Source information
------------------------------------------------

This design comes from an exercise in tuning for small area and a short achievable clock period on the open sky130 flow, not from production work. Only simulation tests tie the RTL to the original design; equivalence was not proved. No activity file was given, so power comes from the tool's default toggle rates.

### run.sh
#!/bin/bash
# synth_recipe.tcl (not shown) runs the flow's synth.tcl, then flattens the netlist and writes it again
# the make line also repeats each setting of config.mk as NAME=value (left out here)
make -C /OpenROAD-flow-scripts/flow DESIGN_CONFIG=/design/flow/config.mk WORK_HOME=/design/flow/orfs CLKGATE_MAP_FILE= SYNTH_SCRIPT=/design/flow/synth_recipe.tcl finish
### config.mk
export PLATFORM = sky130hd
export DESIGN_NAME = sdramCtrlTop
export DESIGN_NICKNAME = sdramCtrlTop
export VERILOG_FILES = /design/flow/design.v
export SDC_FILE = /design/flow/constraint.sdc
export NUM_CORES = 4
export LEC_CHECK = 0
export CAP_MARGIN = 20
export CORE_MARGIN = 2
export CORE_UTILIZATION = 40
export SLEW_MARGIN = 20
### constraint.sdc
create_clock -name core_clock -period 10.0 [get_ports {CLK}]
set_input_delay 2.0000 -clock core_clock [delete_from_list [all_inputs] [get_ports {CLK}]]
set_output_delay 2.0000 -clock core_clock [all_outputs]
set_load 0.01 [all_outputs]
### design.v
package sdramPkg;
    typedef logic [21:0] wordAddrT;
    typedef logic [15:0] dataT;      
    typedef logic [7:0]  lengthT;    
    typedef logic [6:0]  countT;     
    localparam logic [2:0] cmdNop         = 3'b111;
    localparam logic [2:0] cmdActive      = 3'b011;
    localparam logic [2:0] cmdRead        = 3'b101;
    localparam logic [2:0] cmdWrite       = 3'b100;
    localparam logic [2:0] cmdBurstTerm   = 3'b110;
    localparam logic [2:0] cmdPrecharge   = 3'b010;
    localparam logic [2:0] cmdAutoRefresh = 3'b001;
    localparam logic [2:0] cmdLoadMode    = 3'b000;
    localparam logic [11:0] modeWord = 12'b00_0_00_010_0_111;
endpackage
`timescale 1ns/10ps
module burstFifo
(
    input  logic  CLK,
    input  logic  RESET_N,
    input  logic  clear,       
    input  logic  push,
    input  sdramPkg::dataT  pushData,
    input  logic  pop,
    output sdramPkg::dataT  headData,    
    output sdramPkg::countT count,
    output logic  full,
    output logic  empty
);
    logic [63:0][15:0] mem;
    logic [5:0]  wrPtr;
    logic [5:0]  rdPtrN;      
    logic        doPush;
    logic        doPop;
    logic [63:0] wrSel;
    logic [63:0] rdSel;
    sdramPkg::dataT nextWord;
    assign doPush = push && !full;     
    assign doPop  = pop && !empty;     
    always_ff @(posedge CLK or negedge RESET_N)
    begin
        if (!RESET_N)
        begin
            wrPtr  <= '0;
            rdPtrN <= 6'd1;
            count  <= '0;
            full   <= 1'b0;
            empty  <= 1'b1;
        end
        else if (clear)
        begin
            wrPtr  <= '0;
            rdPtrN <= 6'd1;
            count  <= '0;
            full   <= 1'b0;
            empty  <= 1'b1;
        end
        else
        begin
            if (doPush)
                wrPtr <= wrPtr + 1'b1;
            if (doPop)
                rdPtrN <= rdPtrN + 1'b1;
            case ({doPush, doPop})
                2'b10:   count <= count + 1'b1;
                2'b01:   count <= count - 1'b1;
                default: count <= count;
            endcase
            full  <= (count == 7'd64 && !doPop) || (count == 7'd63 && doPush && !doPop);
            empty <= (count == 7'd0 && !doPush) || (count == 7'd1 && doPop && !doPush);
        end
    end
    always_comb
    begin
        for (int i = 0; i < 64; i++)
        begin
            wrSel[i] = (wrPtr == 6'(i));
            rdSel[i] = (rdPtrN == 6'(i));
        end
    end
    always_ff @(posedge CLK)
    begin
        for (int i = 0; i < 64; i++)
            if (doPush && wrSel[i])
                mem[i] <= pushData;
    end
    always_comb
    begin
        nextWord = '0;
        for (int i = 0; i < 64; i++)
            nextWord = nextWord | (mem[i] & {16{rdSel[i]}});
    end
    always_ff @(posedge CLK)
    begin
        if ((count == 7'd0) || (count == 7'd1 && doPop))
            headData <= pushData;
        else if (doPop)
            headData <= nextWord;
    end
endmodule
`timescale 1ns/10ps
module burstScheduler
(
    input  logic     CLK,
    input  logic     RESET_N,
    input  logic     wrLoad,
    input  sdramPkg::wordAddrT wrStartAddr,
    input  sdramPkg::wordAddrT wrMaxAddr,
    input  sdramPkg::lengthT   wrLength,
    input  logic     rdLoad,
    input  sdramPkg::wordAddrT rdStartAddr,
    input  sdramPkg::wordAddrT rdMaxAddr,
    input  sdramPkg::lengthT   rdLength,
    input  sdramPkg::countT    wrCount,
    input  sdramPkg::countT    rdCount,
    output logic     holding,
    output logic     burstWrite,
    output sdramPkg::wordAddrT burstAddr,
    output logic [6:0]         burstLen,     
    input  logic     burstDone
);
    sdramPkg::wordAddrT wrOfs;        
    sdramPkg::wordAddrT rdOfs;        
    logic     wrStale;      
    logic     rdStale;
    logic     wrReady;
    logic     rdReady;
    sdramPkg::wordAddrT sStart;
    sdramPkg::wordAddrT sMax;
    sdramPkg::wordAddrT sOfs;
    logic [22:0]        nextEnd;
    sdramPkg::wordAddrT advOfs;
    assign wrReady = (wrLength != '0) && ({1'b0, wrCount} >= wrLength);    
    assign rdReady = (rdLength != '0) && (rdLength <= (8'd64 - {1'b0, rdCount}));    
    always_comb
    begin
        sStart  = burstWrite ? wrStartAddr : rdStartAddr;
        sMax    = burstWrite ? wrMaxAddr : rdMaxAddr;
        sOfs    = burstWrite ? wrOfs : rdOfs;
        nextEnd = 23'(sStart) + 23'(sOfs) + 23'({burstLen, 1'b0}) - 23'd1;
        advOfs  = (nextEnd > 23'(sMax)) ? '0 : sOfs + 22'(burstLen);
    end
    always_ff @(posedge CLK or negedge RESET_N)
    begin
        if (!RESET_N)
        begin
            wrOfs      <= '0;
            rdOfs      <= '0;
            holding    <= 1'b0;
            burstWrite <= 1'b0;
            wrStale    <= 1'b0;
            rdStale    <= 1'b0;
        end
        else
        begin
            if (!holding && !wrLoad && !rdLoad && (wrReady || rdReady))
            begin
                holding    <= 1'b1;
                burstWrite <= wrReady;
            end
            if (burstDone)
                holding <= 1'b0;
            if (wrLoad)
            begin
                wrOfs   <= '0;
                wrStale <= holding && burstWrite && !burstDone;
            end
            else if (burstDone && burstWrite)
            begin
                wrOfs   <= wrStale ? '0 : advOfs;
                wrStale <= 1'b0;
            end
            if (rdLoad)
            begin
                rdOfs   <= '0;
                rdStale <= holding && !burstWrite && !burstDone;
            end
            else if (burstDone && !burstWrite)
            begin
                rdOfs   <= rdStale ? '0 : advOfs;
                rdStale <= 1'b0;
            end
        end
    end
    always_ff @(posedge CLK)
    begin
        if (!holding)
        begin
            burstAddr <= wrReady ? wrStartAddr + wrOfs : rdStartAddr + rdOfs;
            burstLen  <= wrReady ? wrLength[6:0] : rdLength[6:0];
        end
    end
endmodule
`timescale 1ns/10ps
module sdramSequencer
(
    input  logic        CLK,
    input  logic        RESET_N,
    input  logic        holding,
    input  logic        burstWrite,
    input  sdramPkg::wordAddrT    burstAddr,
    input  logic [6:0]  burstLen,
    output logic        burstDone,
    output logic        wrPop,
    output logic        rdPush,
    output sdramPkg::dataT        rdPushData,
    output logic [11:0] sdrAddr,
    output logic [1:0]  sdrBank,
    output logic        sdrCsN,
    output logic        sdrCke,
    output logic        sdrRasN,
    output logic        sdrCasN,
    output logic        sdrWeN,
    output logic [1:0]  sdrDqm,
    output logic        sdrDqOe,
    input  sdramPkg::dataT        sdrDqIn
);
    typedef enum logic [2:0] {
        stInit,
        stIdle,
        stRefresh,
        stActivate,
        stData,
        stTerminate,
        stPrecharge
    } seqStateT;
    seqStateT    state;
    logic [2:0]  cmd;
    logic [5:0]  cnt;           
    logic [8:0]  tmr;           
    logic        refPending;
    logic        dataNext;      
    logic        dqmLow;
    logic        dqOe;
    logic        rdWin2;        
    logic        rdWin3;
    assign {sdrRasN, sdrCasN, sdrWeN} = cmd;
    assign sdrDqm   = {2{~dqmLow}};
    assign sdrDqOe  = dqOe;
    assign wrPop    = dqOe;
    assign dataNext = ((state == stActivate) && (cnt == 6'd0)) || ((state == stData) && (cnt != 6'd0));
    always_ff @(posedge CLK or negedge RESET_N)
    begin
        if (!RESET_N)
        begin
            state      <= stInit;
            cmd        <= sdramPkg::cmdNop;
            cnt        <= '0;
            tmr        <= '0;
            refPending <= 1'b0;
            sdrCke     <= 1'b0;
            sdrCsN     <= 1'b1;    
            sdrAddr    <= '0;
            sdrBank    <= '0;
            dqmLow     <= 1'b0;
            dqOe       <= 1'b0;
            rdWin2     <= 1'b0;
            rdWin3     <= 1'b0;
            rdPush     <= 1'b0;
            burstDone  <= 1'b0;
        end
        else
        begin
            sdrCke    <= 1'b1;
            cmd       <= sdramPkg::cmdNop;      
            burstDone <= 1'b0;
            dqmLow    <= dataNext;
            dqOe      <= dataNext && burstWrite;
            rdWin2    <= dqmLow && !burstWrite;
            rdWin3    <= rdWin2;
            rdPush    <= rdWin3;
            cnt       <= cnt - 6'd1;
            case (state)
                stInit:
                begin
                    tmr <= tmr + 9'd1;
                    if (tmr == 9'd99)
                    begin
                        sdrCsN  <= 1'b0;
                        cmd     <= sdramPkg::cmdPrecharge;
                        sdrAddr <= 12'h400;    
                    end
                    else if ((tmr == 9'd101) || (tmr == 9'd108))
                        cmd <= sdramPkg::cmdAutoRefresh;
                    else if (tmr == 9'd115)
                    begin
                        cmd     <= sdramPkg::cmdLoadMode;
                        sdrAddr <= sdramPkg::modeWord;
                        sdrBank <= '0;
                    end
                    else if (tmr == 9'd117)
                    begin
                        state <= stIdle;
                        tmr   <= '0;
                    end
                end
                stIdle:
                begin
                    if (refPending)    
                    begin
                        cmd        <= sdramPkg::cmdAutoRefresh;
                        refPending <= 1'b0;
                        cnt        <= 6'd6;
                        state      <= stRefresh;
                    end
                    else if (holding && !burstDone)
                    begin
                        cmd      <= sdramPkg::cmdActive;
                        sdrBank  <= burstAddr[21:20];
                        sdrAddr  <= burstAddr[19:8];    
                        cnt      <= 6'd1;
                        state    <= stActivate;
                    end
                end
                stRefresh:
                begin
                    if (cnt == 6'd0)
                        state <= stIdle;
                end
                stActivate:
                begin
                    if (cnt == 6'd0)
                    begin
                        cmd     <= burstWrite ? sdramPkg::cmdWrite : sdramPkg::cmdRead;
                        sdrAddr <= {4'b0000, burstAddr[7:0]};    
                        cnt     <= 6'(burstLen - 7'd1);
                        state   <= stData;
                    end
                end
                stData:
                begin
                    if (cnt == 6'd0)
                    begin
                        cmd   <= sdramPkg::cmdBurstTerm;    
                        cnt   <= burstWrite ? 6'd0 : 6'd1;
                        state <= stTerminate;
                    end
                end
                stTerminate:
                begin
                    if (cnt == 6'd0)
                    begin
                        cmd     <= sdramPkg::cmdPrecharge;
                        sdrAddr <= 12'h400;
                        cnt     <= 6'd1;
                        state   <= stPrecharge;
                    end
                end
                stPrecharge:
                begin
                    if (cnt == 6'd0)
                    begin
                        burstDone <= 1'b1;
                        state     <= stIdle;
                    end
                end
                default: state <= stIdle;
            endcase
            if (state != stInit)
            begin
                if (tmr == 9'd389)
                begin
                    tmr        <= '0;
                    refPending <= 1'b1;
                end
                else
                    tmr <= tmr + 9'd1;
            end
        end
    end
    always_ff @(posedge CLK)
    begin
        rdPushData <= sdrDqIn;
    end
endmodule
`timescale 1ns/10ps
module sdramCtrlTop
(
    input  logic        CLK,
    input  logic        RESET_N,
    input  sdramPkg::dataT        wrData,
    input  logic        wrValid,
    output logic        wrFull,
    input  logic        wrLoad,         
    input  sdramPkg::wordAddrT    wrStartAddr,
    input  sdramPkg::wordAddrT    wrMaxAddr,
    input  sdramPkg::lengthT      wrLength,
    output sdramPkg::dataT        rdData,
    input  logic        rdPop,
    output logic        rdEmpty,
    input  logic        rdLoad,
    input  sdramPkg::wordAddrT    rdStartAddr,
    input  sdramPkg::wordAddrT    rdMaxAddr,
    input  sdramPkg::lengthT      rdLength,
    output logic [11:0] sdrAddr,
    output logic [1:0]  sdrBank,
    output logic        sdrCsN,
    output logic        sdrCke,
    output logic        sdrRasN,
    output logic        sdrCasN,
    output logic        sdrWeN,
    output logic [1:0]  sdrDqm,
    output sdramPkg::dataT        sdrDqOut,
    output logic        sdrDqOe,
    input  sdramPkg::dataT        sdrDqIn
);
    sdramPkg::countT    wrCount;
    sdramPkg::countT    rdCount;
    logic     wrPop;
    logic     rdPush;
    sdramPkg::dataT     rdPushData;
    logic     holding;
    logic     burstWrite;
    sdramPkg::wordAddrT burstAddr;
    logic [6:0]         burstLen;
    logic     burstDone;
    burstFifo wrFifo (
        .CLK      (CLK),
        .RESET_N  (RESET_N),
        .clear    (wrLoad),
        .push     (wrValid),
        .pushData (wrData),
        .pop      (wrPop),
        .headData (sdrDqOut),
        .count    (wrCount),
        .full     (wrFull),
        .empty    ()
    );
    burstFifo rdFifo (
        .CLK      (CLK),
        .RESET_N  (RESET_N),
        .clear    (rdLoad),
        .push     (rdPush),
        .pushData (rdPushData),
        .pop      (rdPop),
        .headData (rdData),
        .count    (rdCount),
        .full     (),
        .empty    (rdEmpty)
    );
    burstScheduler scheduler (
        .CLK         (CLK),
        .RESET_N     (RESET_N),
        .wrLoad      (wrLoad),
        .wrStartAddr (wrStartAddr),
        .wrMaxAddr   (wrMaxAddr),
        .wrLength    (wrLength),
        .rdLoad      (rdLoad),
        .rdStartAddr (rdStartAddr),
        .rdMaxAddr   (rdMaxAddr),
        .rdLength    (rdLength),
        .wrCount     (wrCount),
        .rdCount     (rdCount),
        .holding     (holding),
        .burstWrite  (burstWrite),
        .burstAddr   (burstAddr),
        .burstLen    (burstLen),
        .burstDone   (burstDone)
    );
    sdramSequencer sequencer (
        .CLK        (CLK),
        .RESET_N    (RESET_N),
        .holding    (holding),
        .burstWrite (burstWrite),
        .burstAddr  (burstAddr),
        .burstLen   (burstLen),
        .burstDone  (burstDone),
        .wrPop      (wrPop),
        .rdPush     (rdPush),
        .rdPushData (rdPushData),
        .sdrAddr    (sdrAddr),
        .sdrBank    (sdrBank),
        .sdrCsN     (sdrCsN),
        .sdrCke     (sdrCke),
        .sdrRasN    (sdrRasN),
        .sdrCasN    (sdrCasN),
        .sdrWeN     (sdrWeN),
        .sdrDqm     (sdrDqm),
        .sdrDqOe    (sdrDqOe),
        .sdrDqIn    (sdrDqIn)
    );
endmodule
==> summary.md, run 1 <==
| Metric | Value |
|---|---|
| DRT iter0 DRCs | 10900 |
| Status | finished clean |
| Die Span Y | 474.3 µm |
| Total clock sinks | 2259 |
| # rows | 172 |
| Worst-path clk slew | 0.06 ns |
| Start point of the worst hold path | sequencer.rdWin3$_DFF_PN0_ |
| Kind of end point of the critical path | register |
| Routed vias | 59090 |
| Postcts setup bufs | 0 |
| CTS tree | yes |
| Die width | 474.3 µm |
| Initial core utilization | 40.26% |
| RSZ-0062 raised after global routing | false |
| Largest net degree at the start of global routing | 77 |
| Ys async rst share | 5.932% |
| Core Area | 219700 µm² |
| Hold buffers post-CTS | 0 |
| Root Buffer | clkbuf_16 |
| Resized Gates After CTS | 0 |
| Post-layout min period | 7.595 ns |
| Final setup fails | 0 |
| Top FF cell, synth | edfxtp_1 |
| Maxcap violations | 0 |
| Crit path DAT | 8.35 ns |
| Layout cells sized above 1 | 13.33% |
| Post-Syn Area | 88450 µm² |
| Fillcell total | 18670 |
| WL per Instance | 38.84 µm |
| CTS buffer count | 219 |
| Hold crit path type | reg -> reg |
| Worst-skew pair later-pin latency | 0.92 ns |
| ANT nets after route | 0 |
| Register area share after synthesis | 75.76% |
| Vias in the first global route | 54650 |
| Worst endpoint required time | 10.75 ns |
| Global-route wire length before repair | 465300 µm |
| CP Launch Type | primary input |
| DRC violation count after routing | 0 |
| Avg Cell Area, Syn | 16.33 µm² |
| CTS H-tree lvls | 4 |
| Worst VDD drop | 0.2029 mV |
| Syn_nets | 5740 |
| Pwr Total | 20.08 mW |
| Post-route clock skew | 0.09025 ns |
| Initial antenna violation count | 14 |
| Nets | 6157 |
| Synthesized netlist cell count | 5417 |
| Top Ports | 198 |
| Die ar. | 224900 µm² |
| Largest fanout on the critical path | 17 |
| Clock Path Buffers | 3 |
| Buffers on Ports | 197 |
| Detail Placement HPWL | 205000 µm |
| Yosys reg bits | 2259 |
| YS warnings | 3 |
| Crit path kind | in -> reg |
| PD cells | 194.8 nW/µm² |
| Final hold viol count | 0 |
| Slew headroom | 7.435% |
| Leak | 33.28 nW |
| Area delta synth->final | 16.58% |
| EDFF count, synth | 2109 |
| Slew Limit Fails | 0 |
| TNS Setup | 0 ns |
| Initial DRT Pass Iterations | 8 |
| Final wirelength | 348700 µm |
| GR Util All Layers | 30.37% |
| Worst slew pin tran | 1.376 ns |
| Reg-to-reg critical path startpoint | scheduler.burstWrite$_DFFE_PN0P_ |
| RD Place Congestion | 0.9290 |
| Period utilisation layout | 75.95% |
| Fmax | 131.7 MHz |
| Post-synthesis cell type count | 77 |
| Via density | 6.580 |
| Grt total ovfl | 0 |
| Crit path from | rdStartAddr[2] |
==> per-layer routing <==
layer / GRT usage, % / routed length (µm)
met1: 38.73 / 122500
met2: 45.41 / 151500
met3: 9.398 / 49010
met4: 18.35 / 25600
met5: 0.1298 / 103
==> area by class of cell <==
class                   instances  area, µm²  share of cell area [%]
flip-flops and latches       2259      67040                   65.01
multi-input cells            2839      21560                   20.91
clock buffers                 272       5722                   5.549
well taps                    2958       3701                   3.589
repair buffers                414       3585                   3.476
clock inverters               131       1114                   1.080
inverters                     101      379.1                  0.3677
diodes                          6      15.01                 0.01456
==> critical path, cell delays in order <==
cell	delay (ns)
clkdlybuf4s50_1	0.57
mux2i_1	0.11
ha_1	0.31
inv_1	0.07
fa_1	0.41
ha_1	0.23
fa_1	0.47
a21o_1	0.19
a21oi_2	0.23
o21ai_2	0.10
a2111o_1	0.51
nand3_1	0.16
o21ai_0	0.15
a31oi_1	0.23
xnor2_1	0.15
ha_1	0.26
a21o_1	0.16
a21oi_1	0.20
o21ai_0	0.29
o21ai_2	0.85
nand3_1	0.40
o21ai_0	0.27
==> where the power goes <==
part	total, mW	leakage, nW	switching, mW	internal, mW
Combinational	1.55	9.06	1.08	0.469
Sequential	10.5	20.9	0.0407	10.5
Clock	8.03	3.31	3.72	4.31
Total	20.1	33.3	4.85	15.2
==> worst paths after layout <==
| path | slack (ns) | depth (start not counted) | end |
|---|---|---|---|
| min in group asynchronous | 1.14 | 1 | scheduler.wrOfs[0]$_DFFE_PN0P_ |
| max in group asynchronous | 7.45 | 2 | wrFifo.count[2]$_DFFE_PN0P_ |
| min | 0.35 | 0 | sequencer.rdPush$_DFF_PN0_ |
| max reg2reg | 2.59 | 21 | scheduler.wrOfs[18]$_DFFE_PN0P_ |
| min reg2reg | 0.35 | 0 | sequencer.rdPush$_DFF_PN0_ |
| max | 2.41 | 22 | scheduler.wrOfs[18]$_DFFE_PN0P_ |
==> per-stage QoR <==
stage          setup WS [ns]  instance area, µm²  utilization [%]  hold WS, ns  instances
4_1_cts                2.529              103000            46.88       0.3555       8970
5_1_grt                2.008              103100            46.92       0.3693       8975
3_5_place_dp           1.659               96170            43.77       0.3472       8567
2_1_floorplan          3.481               88450                -       0.3312       5417
6_report               2.405              103100            46.93       0.3515       8980
3_3_place_gp           1.669               96140            43.76       0.3405       8566
==> logic make-up (layout without fill, tap and decap cells) <==
group / count (synthesis) / in the layout / share of synthesized area (%)
DFF: 2259 / 2259 / 75.76
AOI/OAI and AO/OA: 1419 / 1419 / 12.50
and+or+nand+nor: 1043 / 1043 / 5.616
buffers and inverters: 319 / 918 / 1.403
adders and majority gates: 181 / 181 / 2.654
xor gates and xnor gates: 115 / 115 / 1.147
muxes: 80 / 80 / 0.9180
other: 1 / 7 / 0.004240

------------------------------------------------

Instructions for the task
Work out how many lines of the material contain "headData". Reply with that number only.

Finished exercise
5